C. V. - SANTIAGO
Al mal tiempo, buena cara. Los alcaldes de los municipios de Ponteareas y Caldas de Reis, dos de los 50 afectados por las inundaciones de este fin de semana, se niegan a decir explícitamente que tienen asumido que de vez en cuanto sus vecinos ríos les jugarán una mala pasada, pero así lo dan a entender cuando explican que se sienten "a merced" de las cuencas fluviales, como afirma Juan Manuel Rey, el regidor de Caldas de Reis, o, como asegura Salvador González, su homólogo de Ponteareas, "el río sube y son zonas inundables de toda la vida, que se repiten cada cinco o seis años". Precisamente el mismo punto de vista lo expresaba también ayer el conselleiro de Medio Ambiente, Territorio e Infraestruturas, Agustín Hernández, quien recordaba que "existe mucha ocupación de zonas de dominio público fluvial".
No obstante, reconocen que algo puede hacerse, como limpieza de las riberas, dragado de las cuencas, talado de las orillas, aunque, como explica Rey, esa competencia no está en su mano, sino de la Confederación Hidrográfica correspondiente y de la Xunta. "Los municipios no tenemos medios ni técnicos ni económicos ni de personal", argumenta.
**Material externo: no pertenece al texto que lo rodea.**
`src/rtl/rst_sequencer_if.sv`:
```
// Lock inputs, software request and sequenced reset outputs shared between
// the reset sequencer and the clocking fabric around it.
interface rst_sequencer_if #(
  parameter int NUM_LOCK = 3,
  parameter int NUM_CH   = 4
);
  logic [NUM_LOCK-1:0] lock_i;
  logic                sw_rst_i;
  logic                pll_rst_o;
  logic [NUM_CH-1:0]   rst_o;
  logic                done_o;
  logic [1:0]          state_o;
  logic [7:0]          relock_cnt_o;
  logic [7:0]          timeout_cnt_o;

  modport master (
    output lock_i, sw_rst_i,
    input  pll_rst_o, rst_o, done_o, state_o, relock_cnt_o, timeout_cnt_o
  );

  modport slave (
    input  lock_i, sw_rst_i,
    output pll_rst_o, rst_o, done_o, state_o, relock_cnt_o, timeout_cnt_o
  );
endinterface

```
`src/rtl/rst_sequencer.sv`:
```
// Lock-qualified reset sequencer: holds the PLLs in reset, waits for a filtered
// lock, then releases the channel resets one by one and re-arms on lock loss.
module rst_sequencer #(
  parameter int NUM_LOCK     = 3,
  parameter int NUM_CH       = 4,
  parameter int SYNC_STAGES  = 2,
  parameter int LOCK_FILTER  = 16,
  parameter int LOSS_FILTER  = 4,
  parameter int RELEASE_GAP  = 8,
  parameter int LOCK_TIMEOUT = 65536,
  parameter int PLL_RST_LEN  = 32
) (
  input logic            wb_clk_i,
  input logic            wb_rst_i,
  rst_sequencer_if.slave bus
);

  typedef enum logic [1:0] {
    ST_PLL_RST   = 2'd0,
    ST_WAIT_LOCK = 2'd1,
    ST_RELEASE   = 2'd2,
    ST_RUN       = 2'd3
  } state_t;

  localparam int PW = $clog2(PLL_RST_LEN) + 1;
  localparam int FW = $clog2(LOCK_FILTER) + 1;
  localparam int TW = $clog2(LOCK_TIMEOUT) + 1;
  localparam int GW = $clog2(RELEASE_GAP) + 1;
  localparam int LW = $clog2(LOSS_FILTER) + 1;

  localparam logic [PW-1:0] PLL_LAST  = PW'(PLL_RST_LEN - 1);
  localparam logic [FW-1:0] FILT_LAST = FW'(LOCK_FILTER - 1);
  localparam logic [TW-1:0] TMO_LAST  = TW'(LOCK_TIMEOUT - 1);
  localparam logic [GW-1:0] GAP_LAST  = GW'(RELEASE_GAP - 1);
  localparam logic [LW-1:0] LOSS_LAST = LW'(LOSS_FILTER - 1);

  function automatic logic [7:0] sat_inc8(input logic [7:0] v);
    sat_inc8 = (v == 8'hFF) ? v : v + 8'd1;
  endfunction

  logic [NUM_LOCK-1:0] lock_sync_r [SYNC_STAGES];
  logic                locked_s;

  state_t            state_r, state_s;
  logic [PW-1:0]     pll_cnt_r, pll_cnt_s;
  logic [FW-1:0]     filt_cnt_r, filt_cnt_s;
  logic [TW-1:0]     tmo_cnt_r, tmo_cnt_s;
  logic [GW-1:0]     gap_cnt_r, gap_cnt_s;
  logic [LW-1:0]     loss_cnt_r, loss_cnt_s, loss_next_s;
  logic [NUM_CH-1:0] rst_r, rst_s, rst_shift_s;
  logic [7:0]        relock_r, relock_s;
  logic [7:0]        timeout_r, timeout_s;
  logic              done_r, pll_rst_r;
  logic              loss_hit_s, filt_hit_s;

  // Bring the asynchronous lock flags into the wb_clk_i domain.
  always_ff @(posedge wb_clk_i) begin
    if (wb_rst_i) begin
      for (int i = 0; i < SYNC_STAGES; i++) lock_sync_r[i] <= '0;
    end else begin
      lock_sync_r[0] <= bus.lock_i;
      for (int i = 1; i < SYNC_STAGES; i++) lock_sync_r[i] <= lock_sync_r[i-1];
    end
  end

  assign locked_s    = &lock_sync_r[SYNC_STAGES-1];
  assign filt_hit_s  = locked_s && (filt_cnt_r == FILT_LAST);
  assign loss_hit_s  = !locked_s && (loss_cnt_r == LOSS_LAST);
  assign loss_next_s = locked_s ? '0 : loss_cnt_r + 1'b1;
  assign rst_shift_s = rst_r << 1'b1;

  // Next-state and next-output decode; software request overrides everything.
  always_comb begin
    state_s    = state_r;
    pll_cnt_s  = pll_cnt_r;
    filt_cnt_s = filt_cnt_r;
    tmo_cnt_s  = tmo_cnt_r;
    gap_cnt_s  = gap_cnt_r;
    loss_cnt_s = loss_cnt_r;
    rst_s      = rst_r;
    relock_s   = relock_r;
    timeout_s  = timeout_r;
    if (bus.sw_rst_i) begin
      state_s   = ST_PLL_RST;
      pll_cnt_s = '0;
      rst_s     = '1;
    end else begin
      case (state_r)
        ST_PLL_RST: begin
          rst_s = '1;
          if (pll_cnt_r == PLL_LAST) begin
            state_s    = ST_WAIT_LOCK;
            filt_cnt_s = '0;
            tmo_cnt_s  = '0;
          end else begin
            pll_cnt_s = pll_cnt_r + 1'b1;
          end
        end
        ST_WAIT_LOCK: begin
          rst_s = '1;
          if (filt_hit_s) begin
            state_s    = ST_RELEASE;
            rst_s      = {NUM_CH{1'b1}} << 1'b1;
            gap_cnt_s  = '0;
            loss_cnt_s = '0;
          end else if (tmo_cnt_r == TMO_LAST) begin
            state_s   = ST_PLL_RST;
            pll_cnt_s = '0;
            timeout_s = sat_inc8(timeout_r);
          end else begin
            filt_cnt_s = locked_s ? filt_cnt_r + 1'b1 : '0;
            tmo_cnt_s  = tmo_cnt_r + 1'b1;
          end
        end
        ST_RELEASE, ST_RUN: begin
          if (loss_hit_s) begin
            state_s    = ST_WAIT_LOCK;
            rst_s      = '1;
            relock_s   = sat_inc8(relock_r);
            filt_cnt_s = '0;
            tmo_cnt_s  = '0;
            loss_cnt_s = '0;
          end else begin
            loss_cnt_s = loss_next_s;
            if (state_r == ST_RUN) begin
              state_s = ST_RUN;
            end else if (rst_r == '0) begin
              // single-channel build: first release cycle already cleared everything
              state_s = ST_RUN;
            end else if (gap_cnt_r == GAP_LAST) begin
              rst_s     = rst_shift_s;
              gap_cnt_s = '0;
              state_s   = (rst_shift_s == '0) ? ST_RUN : ST_RELEASE;
            end else begin
              gap_cnt_s = gap_cnt_r + 1'b1;
            end
          end
        end
        default: begin
          state_s   = ST_PLL_RST;
          pll_cnt_s = '0;
          rst_s     = '1;
        end
      endcase
    end
  end

  // State, counters and registered outputs.
  always_ff @(posedge wb_clk_i) begin
    if (wb_rst_i) begin
      state_r    <= ST_PLL_RST;
      pll_cnt_r  <= '0;
      filt_cnt_r <= '0;
      tmo_cnt_r  <= '0;
      gap_cnt_r  <= '0;
      loss_cnt_r <= '0;
      rst_r      <= '1;
      relock_r   <= 8'd0;
      timeout_r  <= 8'd0;
      done_r     <= 1'b0;
      pll_rst_r  <= 1'b1;
    end else begin
      state_r    <= state_s;
      pll_cnt_r  <= pll_cnt_s;
      filt_cnt_r <= filt_cnt_s;
      tmo_cnt_r  <= tmo_cnt_s;
      gap_cnt_r  <= gap_cnt_s;
      loss_cnt_r <= loss_cnt_s;
      rst_r      <= rst_s;
      relock_r   <= relock_s;
      timeout_r  <= timeout_s;
      done_r     <= ~|rst_s;
      pll_rst_r  <= (state_s == ST_PLL_RST);
    end
  end

  assign bus.pll_rst_o     = pll_rst_r;
  assign bus.rst_o         = rst_r;
  assign bus.done_o        = done_r;
  assign bus.state_o       = state_r;
  assign bus.relock_cnt_o  = relock_r;
  assign bus.timeout_cnt_o = timeout_r;

endmodule

```
`src/flat_wrapper.sv`:
```
// flat-port wrapper written by rule: the top's interface ports become plain ports
module rst_sequencer_flat 
#(
  parameter int NUM_LOCK     = 3,
  parameter int NUM_CH       = 4,
  parameter int SYNC_STAGES  = 2,
  parameter int LOCK_FILTER  = 16,
  parameter int LOSS_FILTER  = 4,
  parameter int RELEASE_GAP  = 8,
  parameter int LOCK_TIMEOUT = 65536,
  parameter int PLL_RST_LEN  = 32
)
  (wb_clk_i, wb_rst_i, bus_lock_i, bus_sw_rst_i, bus_pll_rst_o, bus_rst_o, bus_done_o, bus_state_o, bus_relock_cnt_o, bus_timeout_cnt_o);
  rst_sequencer_if #(.NUM_LOCK(NUM_LOCK), .NUM_CH(NUM_CH)) bus_i ();
  input logic wb_clk_i;
  input logic wb_rst_i;
  input wire logic [$bits(bus_i.lock_i)-1:0] bus_lock_i;
  input wire logic [$bits(bus_i.sw_rst_i)-1:0] bus_sw_rst_i;
  output wire logic [$bits(bus_i.pll_rst_o)-1:0] bus_pll_rst_o;
  output wire logic [$bits(bus_i.rst_o)-1:0] bus_rst_o;
  output wire logic [$bits(bus_i.done_o)-1:0] bus_done_o;
  output wire logic [$bits(bus_i.state_o)-1:0] bus_state_o;
  output wire logic [$bits(bus_i.relock_cnt_o)-1:0] bus_relock_cnt_o;
  output wire logic [$bits(bus_i.timeout_cnt_o)-1:0] bus_timeout_cnt_o;
  assign bus_i.lock_i = bus_lock_i;
  assign bus_i.sw_rst_i = bus_sw_rst_i;
  assign bus_pll_rst_o = bus_i.pll_rst_o;
  assign bus_rst_o = bus_i.rst_o;
  assign bus_done_o = bus_i.done_o;
  assign bus_state_o = bus_i.state_o;
  assign bus_relock_cnt_o = bus_i.relock_cnt_o;
  assign bus_timeout_cnt_o = bus_i.timeout_cnt_o;
  rst_sequencer #(.NUM_LOCK(NUM_LOCK), .NUM_CH(NUM_CH), .SYNC_STAGES(SYNC_STAGES), .LOCK_FILTER(LOCK_FILTER), .LOSS_FILTER(LOSS_FILTER), .RELEASE_GAP(RELEASE_GAP), .LOCK_TIMEOUT(LOCK_TIMEOUT), .PLL_RST_LEN(PLL_RST_LEN)) u_core (.wb_clk_i(wb_clk_i), .wb_rst_i(wb_rst_i), .bus(bus_i));
endmodule
```
`config.mk`:
```
export PLATFORM = sky130hd
export DESIGN_NAME = rst_sequencer_flat
export DESIGN_NICKNAME = d
export VERILOG_FILES = /design/src/rtl/rst_sequencer_if.sv /design/src/rtl/rst_sequencer.sv /design/src/flat_wrapper.sv
export SDC_FILE = /design/constraint.sdc
export NUM_CORES = 1
export LEC_CHECK = 0
export CAP_MARGIN = 10
export CORE_MARGIN = 2
export CORE_UTILIZATION = 65
export DETAILED_ROUTE_END_ITERATION = 10
export DONT_BUFFER_PORTS = 1
export GPL_TIMING_DRIVEN = 0
export PLACE_DENSITY = 0.8
export SLEW_MARGIN = 15
export SYNTH_ARGS = -nofsm -noshare
export SYNTH_HDL_FRONTEND = slang
export SYNTH_SLANG_ARGS = --single-unit
```
`constraint.sdc`:
```
create_clock -name wb_clk_i -period 4.5 [get_ports wb_clk_i]
set_input_delay 0 -clock wb_clk_i [delete_from_list [all_inputs] [get_ports wb_clk_i]]
set_output_delay 0 -clock wb_clk_i [all_outputs]
set_load 0.005 [all_outputs]
```
==> results of run 1 <==
per-stage QoR:
stage	setup slack, ns	hold WS (ns)	instances	instance area, um^2	util (%)
floorplan	1.97	0.128	379	3200	-
global placement	1.53	0.131	446	3280	69.5
detailed placement	1.51	0.138	446	3280	69.5
CTS	1.47	0.0480	467	3510	74.2
global route	1.22	0.0907	467	3510	74.2
finish	1.47	0.0546	467	3510	74.2
worst max path at each step:
stage	start	to	slack, ns	cells past startpoint
after floorplan	u_core.tmo_cnt_r[0]	u_core.tmo_cnt_r[3]	1.97	13
after global placement	u_core.tmo_cnt_r[0]	u_core.tmo_cnt_r[3]	1.53	13
after detailed placement	u_core.tmo_cnt_r[0]	u_core.tmo_cnt_r[3]	1.51	13
after CTS	u_core.tmo_cnt_r[0]	u_core.tmo_cnt_r[3]	1.47	13
after global routing	u_core.tmo_cnt_r[0]	u_core.tmo_cnt_r[3]	1.22	13
final	u_core.tmo_cnt_r[0]	u_core.tmo_cnt_r[3]	1.47	13
placed cells by master, fill, tap and decap left out, types with 4 or more instances in the layout:
cell	n
o21ai_0	14
xnor2_1	11
dlygate4sd3_1	5
o31ai_1	4
nor2_1	43
nand4_1	8
nand3_1	23
nor3_1	7
clkbuf_1	13
xor2_1	5
dfxtp_1	65
nor2b_1	9
nand2_1	36
ha_1	10
inv_1	12
and3_1	6
clkbuf_8	11
or3_1	12
a21oi_1	33
or4_1	7
where the power goes:
group	total, uW	switching [uW]	internal (uW)
combinational	22.1	13.7	8.35
clock	442	214	228
sequential	581	2.08	579
total	1040	230	814
registers in the layout (all words and copies together) (netlist names):
| register | flops |
|---|---|
| u_core.bus.done_o | 1 |
| u_core.bus.pll_rst_o | 1 |
| u_core.bus.relock_cnt_o | 8 |
| u_core.bus.rst_o | 4 |
| u_core.bus.state_o | 2 |
| u_core.bus.timeout_cnt_o | 8 |
| u_core.filt_cnt_r | 5 |
| u_core.gap_cnt_r | 4 |
| u_core.lock_sync_r | 6 |
| u_core.loss_cnt_r | 3 |
| u_core.pll_cnt_r | 6 |
| u_core.tmo_cnt_r | 17 |
kinds of logic (layout without fill, tap and decap cells):
family / Yosys count / in the layout / synth area share, %
multiplexers: 3 / 3 / 1.02
flip-flops: 65 / 65 / 40.7
AO/OA/AOI/OAI: 72 / 72 / 14.2
XOR/XNOR: 16 / 16 / 4.38
adder cells (fa/ha/maj): 10 / 10 / 3.91
AND/OR/NAND/NOR: 184 / 184 / 31.7
buffers and inverters: 29 / 50 / 4.11
critical path, stage by stage, from the launching register on:
cell and delay (ns):
dfxtp_1 0.40, ha_1 0.21, nand3_1 0.19, nor2_1 0.30, nand3_1 0.18, nor2_1 0.16
ha_1 0.27, inv_1 0.08, a221o_2 0.42, nand4_4 0.15, buf_6 0.15, buf_2 0.23
o21ai_0 0.12, a21oi_1 0.12
per-layer routing:
| layer | wire length [um] | vias to the layer above |
|---|---|---|
| met2 | 3210 | 57 |
| met1 | 3120 | 1334 |
| met4 | 120 | 0 |
| met3 | 346 | 14 |
| met5 | 0 | - |
| li1 | - | 1391 |
cell type report:
type | instances | area (um^2)
multi-input combinational | 285 | 1770
buffer | 17 | 86.3
tap | 67 | 83.8
clock buffer | 13 | 159
clock inverter | 3 | 15.0
inverter | 12 | 45.0
sequential | 65 | 1300
fill | 362 | 1220
timing repair buffer | 5 | 50.0
==> results_dict.tcl, run 1 <==
set metrics [dict create \
    run_status "finished, final reports clean" \
    layout_worst_path_cycle_share_pct 67.4 \
    cts_buffers 9 \
    fmax_ghz 0.330 \
    ys_seq_elements 65 \
    ys_async_sr_fraction_pct 0 \
    drt_iter0_drc 166 \
    dr.pass1.iters 4 \
    hold_viol_final 0 \
    antenna_found_initial 0 \
    start_util_pct 67.7 \
    cp.arrival_ns 3.31 \
    whs_endpoint "u_core.lock_sync_r[0][5]" \
    clock_path_buffers 2 \
    clock_sinks 65 \
    grt_overflow 0 \
    min_path_cells 2 \
    ys_top_cells_by_count "65 x dfxtp_1, 43 x nor2_1, 36 x nand2_1" \
    layout-drive-gt1-share_pct 9.75 \
    yosys-top-cells-area "dfxtp_1 41%, a21oi_1 5.2%, nor2_1 5.0%" \
    clk_latency_ns 0.35 \
    clk_transition_reported_paths_ns 0.07 \
    io_buffers 0 \
    dpl.hpwl_um 4740 \
    post_cts_buffers 0 \
    grt_max_degree 11 \
    reg2reg_depth 13 \
    fin_worst_skew_ns 0.0110 \
    setup_violations 0 \
    critPathCaptureType "flop" \
    grtUsageTotal_pct 27.1 \
    clock-root-buffer "clkbuf_8" \
    grt_pass1_vias 2575 \
    wl_um 6800 \
    synth_largest_area_cell "dfxtp_1" \
    nNetsFinal 411 \
    rsz0062_at_grt "false" \
    postCtsHoldBufs 5 \
    wl_per_cell_um 14.6 \
    setup_tns_ns 0 \
    top_usage_layer "met2" \
    syn-mean-instance-area_um2 8.44 \
    tritoncts "yes" \
    worstSetupPathType "flop to flop" \
    core_area_um2 4720 \
    gp_congestion 0.911 \
    netlist_area_um2 3200 \
    syn_to_final_growth_pct 9.62 \
    synthesis.nets 395 \
    hold_start "wb_rst_i" \
    ys_types 57 \
    hp-class "primary input to flop" \
    ant_nets 0 \
    leakagePower_uw 0.00116 \
    start_kind "flop" \
    num_rows 25 \
    drv_slew 0 \
    cap_violations 0 \
    synth_seq_area_share_pct 40.7 \
    irDropWorstVdd_v 0.000286 \
    synth-edff-count 0 \
    met2_usage_pct 42.7 \
    cts_max_level 3 \
    slew_headroom_pct 55.9 \
    power.total_uw 1040 \
    dieArea_um2 5500 \
    n_antenna_cell 0 \
    tightestPinTransition_ns 0.657 \
    reg2reg_slack_ns 1.47 \
    r2r-end "u_core.tmo_cnt_r[3]" \
    use_met3_pct 8.94 \
    required_ns 4.78 \
    via_count 2796 \
    chipWidth_um 74.1 \
    yosys_warnings 0 \
    synthCells 379 \
    ctsResizeCount 0 \
    worstReg2RegStart "u_core.tmo_cnt_r[0]" \
    via_per_inst 5.99 \
    netlist.area_leader.share_pct 40.7 \
    drc 0 \
    yosysMostFrequentCell "dfxtp_1" \
    synth_ff_type "dfxtp_1" \
    cp_max_fo 10 \
    power_density_nw_per_um2 298 \
    gr-usage-met1_pct 34.2 \
    ioPinCount 30 \
    fin_crit_ns 3.03 \
    grt_first_pass_wirelength_um 11400 \
    die_h_um 74.1 \
]
(Power assumes the default switching activity.)
==> run 2: changes to the inputs <==
--- a/config.mk
+++ b/config.mk
@@ -5,13 +5,14 @@
 export SDC_FILE = /design/constraint.sdc
 export NUM_CORES = 1
 export LEC_CHECK = 0
+export ABC_AREA = 1
 export CAP_MARGIN = 10
 export CORE_MARGIN = 2
-export CORE_UTILIZATION = 65
+export CORE_UTILIZATION = 63
 export DETAILED_ROUTE_END_ITERATION = 10
 export DONT_BUFFER_PORTS = 1
 export GPL_TIMING_DRIVEN = 0
-export PLACE_DENSITY = 0.8
+export PLACE_DENSITY = 0.78
 export SLEW_MARGIN = 15
 export SYNTH_ARGS = -nofsm -noshare
 export SYNTH_HDL_FRONTEND = slang
==> constraint.sdc (replaced) <==
create_clock -name wb_clk_i -period 2.9 [get_ports wb_clk_i]
set_input_delay 0 -clock wb_clk_i [delete_from_list [all_inputs] [get_ports wb_clk_i]]
set_output_delay 0 -clock wb_clk_i [all_outputs]
set_load 0.005 [all_outputs]
==> run 2 against run 1 <==
Effect of this change:
- non-clock buffer count down 6
- clock skew down 0.0015 ns
- synthesized cell count up 28%
- cell count up 24%
- register-to-register slack worse by 1.1 ns
- critical path type unchanged
==> results_dict.tcl, run 2 <==
set metrics [dict create \
    cap_violations 0 \
    syn_to_final_growth_pct 12.1 \
    crit_family "simple AND/OR/NAND/NOR gates" \
    fin_worst_skew_ns 0.00949 \
    crit_chain "ha_2, nand3_1, nor2_4, nand2_1, nor4_2, ha_1, inv_1, nor2_1, o21ai_2, nor2_4, nand3_1, nand2_1, nor2_1" \
    crit_path_start "u_core.tmo_cnt_r[0]" \
    yosys-top-cells-area "dfxtp_1 39%, nand2_1 12%, a21oi_1 7.0%" \
    ant_nets 0 \
    ioPinCount 30 \
    wl_met2_um 3630 \
    synth-edff-count 0 \
    grtUsageTotal_pct 26.0 \
    yosys_warnings 0 \
    ys_types 29 \
    cp.buffers_inverters 1 \
    synthesis.nets 502 \
    layout-drive-gt1-share_pct 7.30 \
    holdWs_ns 0.0101 \
    grt_first_pass_wirelength_um 12400 \
    met3_length_um 388 \
    antenna_found_initial 0 \
    slowest_delay_ns 0.43 \
    slew_headroom_pct 59.8 \
    synth_largest_area_cell "dfxtp_1" \
    leakagePower_uw 0.00143 \
    clock_path_buffers 2 \
    wl_per_cell_um 12.9 \
    clk_latency_ns 0.35 \
    grt_pass1_vias 2832 \
    netlist.area_leader.share_pct 38.6 \
    clock-root-buffer "clkbuf_8" \
    critPathCaptureType "flop" \
    run_status "finished, final reports clean" \
    rsz0062_at_grt "false" \
    grt_max_degree 12 \
    die_h_um 77.2 \
    cp.arrival_ns 2.81 \
    dpl_worst_slack_ns -0.0312 \
    worst-path-stages 13 \
    worstSetupPathType "flop to flop" \
    final_core_util_pct 73.6 \
    tritoncts "yes" \
    fmax_ghz 0.389 \
    layout_worst_path_cycle_share_pct 88.7 \
    cp_max_fo 9 \
    ys_top_cells_by_count "112 x nand2_1, 65 x dfxtp_1, 62 x nor2_1" \
    highest_layer "met4" \
    cts_buffers 9 \
    ys_seq_elements 65 \
    dpl.hpwl_um 5230 \
    ys_async_sr_fraction_pct 0 \
    required_ns 3.14 \
    core_area_um2 5140 \
    dieArea_um2 5960 \
    worst_slack_ns 0.327 \
    hold_viol_final 0 \
    hp-class "primary input to flop" \
    fin_crit_ns 2.57 \
    start_kind "flop" \
    drc 0 \
    fill_cells 428 \
    dr.pass1.iters 5 \
    drt_iter0_drc 184 \
    layout_common_cells "112 x nand2_1, 65 x dfxtp_1, 61 x nor2_1" \
    largest_reg_flops 17 \
    clock_sinks 65 \
    synthCells 486 \
    synth_seq_area_share_pct 38.6 \
    io_buffers 0 \
    syn-mean-instance-area_um2 6.94 \
    via_per_inst 5.51 \
    largest_register "u_core.tmo_cnt_r" \
    met1_length_um 3260 \
    n_antenna_cell 0 \
    wl_um 7420 \
    grt_overflow 0 \
    worstReg2RegStart "u_core.tmo_cnt_r[0]" \
    cpMaxStageDelayCell "dfxtp_1" \
    num_rows 26 \
    netlist_area_um2 3370 \
    start_util_pct 65.7 \
    yosysMostFrequentCell "nand2_1" \
    irDropWorstVdd_v 0.000538 \
    tightestPinTransition_ns 0.603 \
    gp_congestion 0.886 \
    power_density_nw_per_um2 498 \
    hold_start "bus_sw_rst_i" \
    nNetsFinal 518 \
    setup_violations 0 \
    reg2reg_depth 13 \
    via_count 3177 \
    cts_max_level 3 \
    chipWidth_um 77.2 \
    clk_transition_reported_paths_ns 0.07 \
    drv_slew 0 \
    min_path_cells 4 \
    synth_ff_type "dfxtp_1" \
    mostFrequentLayoutCell "nand2_1" \
]
-- run 2: changes by cell type in the layout (fill, tap and decap cells not counted), moves of 13 or more --
cell | before | now
a21oi_1 | 33 | 47
nand2_1 | 36 | 112
nand3_1 | 23 | 40
nor2_1 | 43 | 61
nand4_1 | 8 | 21
inv_1 | 12 | 52
-- run 2: worst paths after layout --
| kind | endpoint | slack (ns) |
|---|---|---|
| worst min-delay path | u_core.loss_cnt_r[1] | 0.01 |
| worst min register to register | u_core.lock_sync_r[0][3] | 0.40 |
| worst max-delay path | u_core.bus.timeout_cnt_o[2] | 0.33 |
| worst max register to register | u_core.bus.timeout_cnt_o[2] | 0.33 |
-- run 2: logic make-up (layout without fill, tap and decap cells) --
group,count (synthesis),in the layout,synth area share (%)
buffers and inverters,64,85,7.97
xor gates and xnor gates,17,17,4.41
DFF,65,65,38.6
AOI/OAI and AO/OA,75,75,11.5
and+or+nand+nor,255,255,33.9
adders and majority gates,10,10,3.71
-- run 2: repair_timing --
item / in CTS / in global routing
buffers inserted: 0 / 0
setup endpoints to repair: 8 / 17
hold endpoints to repair: 19 / 0
resized for setup: 2 / 4
hold buffers: 5 / 0
pin swaps: 0 / 0
-- run 2: tightest hold or removal path, cell delays in order --
cell     delay, ns
nor2_1        0.03
nand2_2       0.11
inv_1         0.06
a21oi_1       0.11
-- run 2: power by group --
part	switching (uW)	leakage (uW)	internal, uW
clock	352	0.000120	593
combinational	24.0	0.000783	11.9
sequential	3.00	0.000525	897
-- run 2: layer usage --
layer	GRT usage, %	vias up
met5	0	-
met3	7.18	14
met2	43.6	101
li1	-	1625
met1	31.1	1437
met4	11.1	0
-- run 2: cell type report --
| class | instances | area [um^2] | share of cell area [%] |
|---|---|---|---|
| well taps | 70 | 87.6 | 2.32 |
| repair buffers | 5 | 50.0 | 1.32 |
| inverters | 53 | 201 | 5.33 |
| multi-input cells | 357 | 1830 | 48.4 |
| clock inverters | 5 | 103 | 2.71 |
| plain buffers | 11 | 67.6 | 1.79 |
| clock buffers | 11 | 141 | 3.74 |
| flip-flops and latches | 65 | 1300 | 34.4 |
-- run 2: metrics by stage --
stage	cell area, um^2	setup TNS [ns]	cells	total power [uW]
after detailed placement	3460	-0.0312	556	951
after global placement	3460	0	556	950
after global routing	3780	0	577	1940
after floorplan	3370	0	486	942
final	3780	0	577	1880
after CTS	3760	0	577	1890
### src/rtl/core_pkg.sv
// Shared types for the instruction sequencer: FSM states,
// opcode map and opcode-class decode.
package core_pkg;

    typedef enum logic [2:0] {
        S_IDLE,
        S_FETCH,
        S_DECODE,
        S_MEM_RD,
        S_MEM_WR,
        S_EXEC,
        S_HALT,
        S_ERROR
    } state_t;

    typedef enum logic [2:0] {
        C_NOP,
        C_LOAD,
        C_STORE,
        C_JMP,
        C_JZ,
        C_ALU,
        C_HALT
    } opc_class_t;

    localparam logic [3:0] OP_NOP    = 4'd0;
    localparam logic [3:0] OP_LOAD   = 4'd1;
    localparam logic [3:0] OP_STORE  = 4'd2;
    localparam logic [3:0] OP_JMP    = 4'd3;
    localparam logic [3:0] OP_JZ     = 4'd4;
    localparam logic [3:0] OP_ALU_LO = 4'd5;
    localparam logic [3:0] OP_ALU_HI = 4'd14;
    localparam logic [3:0] OP_HALT   = 4'd15;

    // Anything not matched (including OP_NOP) behaves as NOP.
    function automatic opc_class_t opc_class(input logic [3:0] opc);
        opc_class_t c;
        c = C_NOP;
        unique case (1'b1)
            opc == OP_LOAD:  c = C_LOAD;
            opc == OP_STORE: c = C_STORE;
            opc == OP_JMP:   c = C_JMP;
            opc == OP_JZ:    c = C_JZ;
            opc == OP_HALT:  c = C_HALT;
            (opc >= OP_ALU_LO) && (opc <= OP_ALU_HI): c = C_ALU;
            default:         c = C_NOP;
        endcase
        return c;
    endfunction

endpackage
Desde que la Administración autonómica se llevó el gran susto en 2006, el bipartito intentó hacer los deberes y elaboró un mapa de riesgos en el que identificó 28 zonas inundables y las medidas que habría que tomar para, al menos, aliviar las consecuencias de las riadas. El plan hidrológico todavía en vigor intenta responder, en uno de sus apartados, con acciones concretas. Así, desde el Ejecutivo se indica que las obras previstas en dicho plan, como las limpiezas de cauces que se realizan en el río Con, en Vilagarcía, se van a "agilizar" en previsión de que los temporales menudeen por Galicia y se "priorizarán" las localidades castigadas habitualmente.
No obstante, el Gobierno que preside Núñez Feijóo intentará afinar qué áreas de la comunidad son más susceptibles de riego. El estudio, que ya había adjudicado el bipartito, estará finalizado, según fuentes de Medio Ambiente, en enero del próximo año e incluirá medidas específicas para cada entorno. Además, se pondrá en funcionamiento el próximo verano un radar meteorológico que ayudará a predecir las riadas.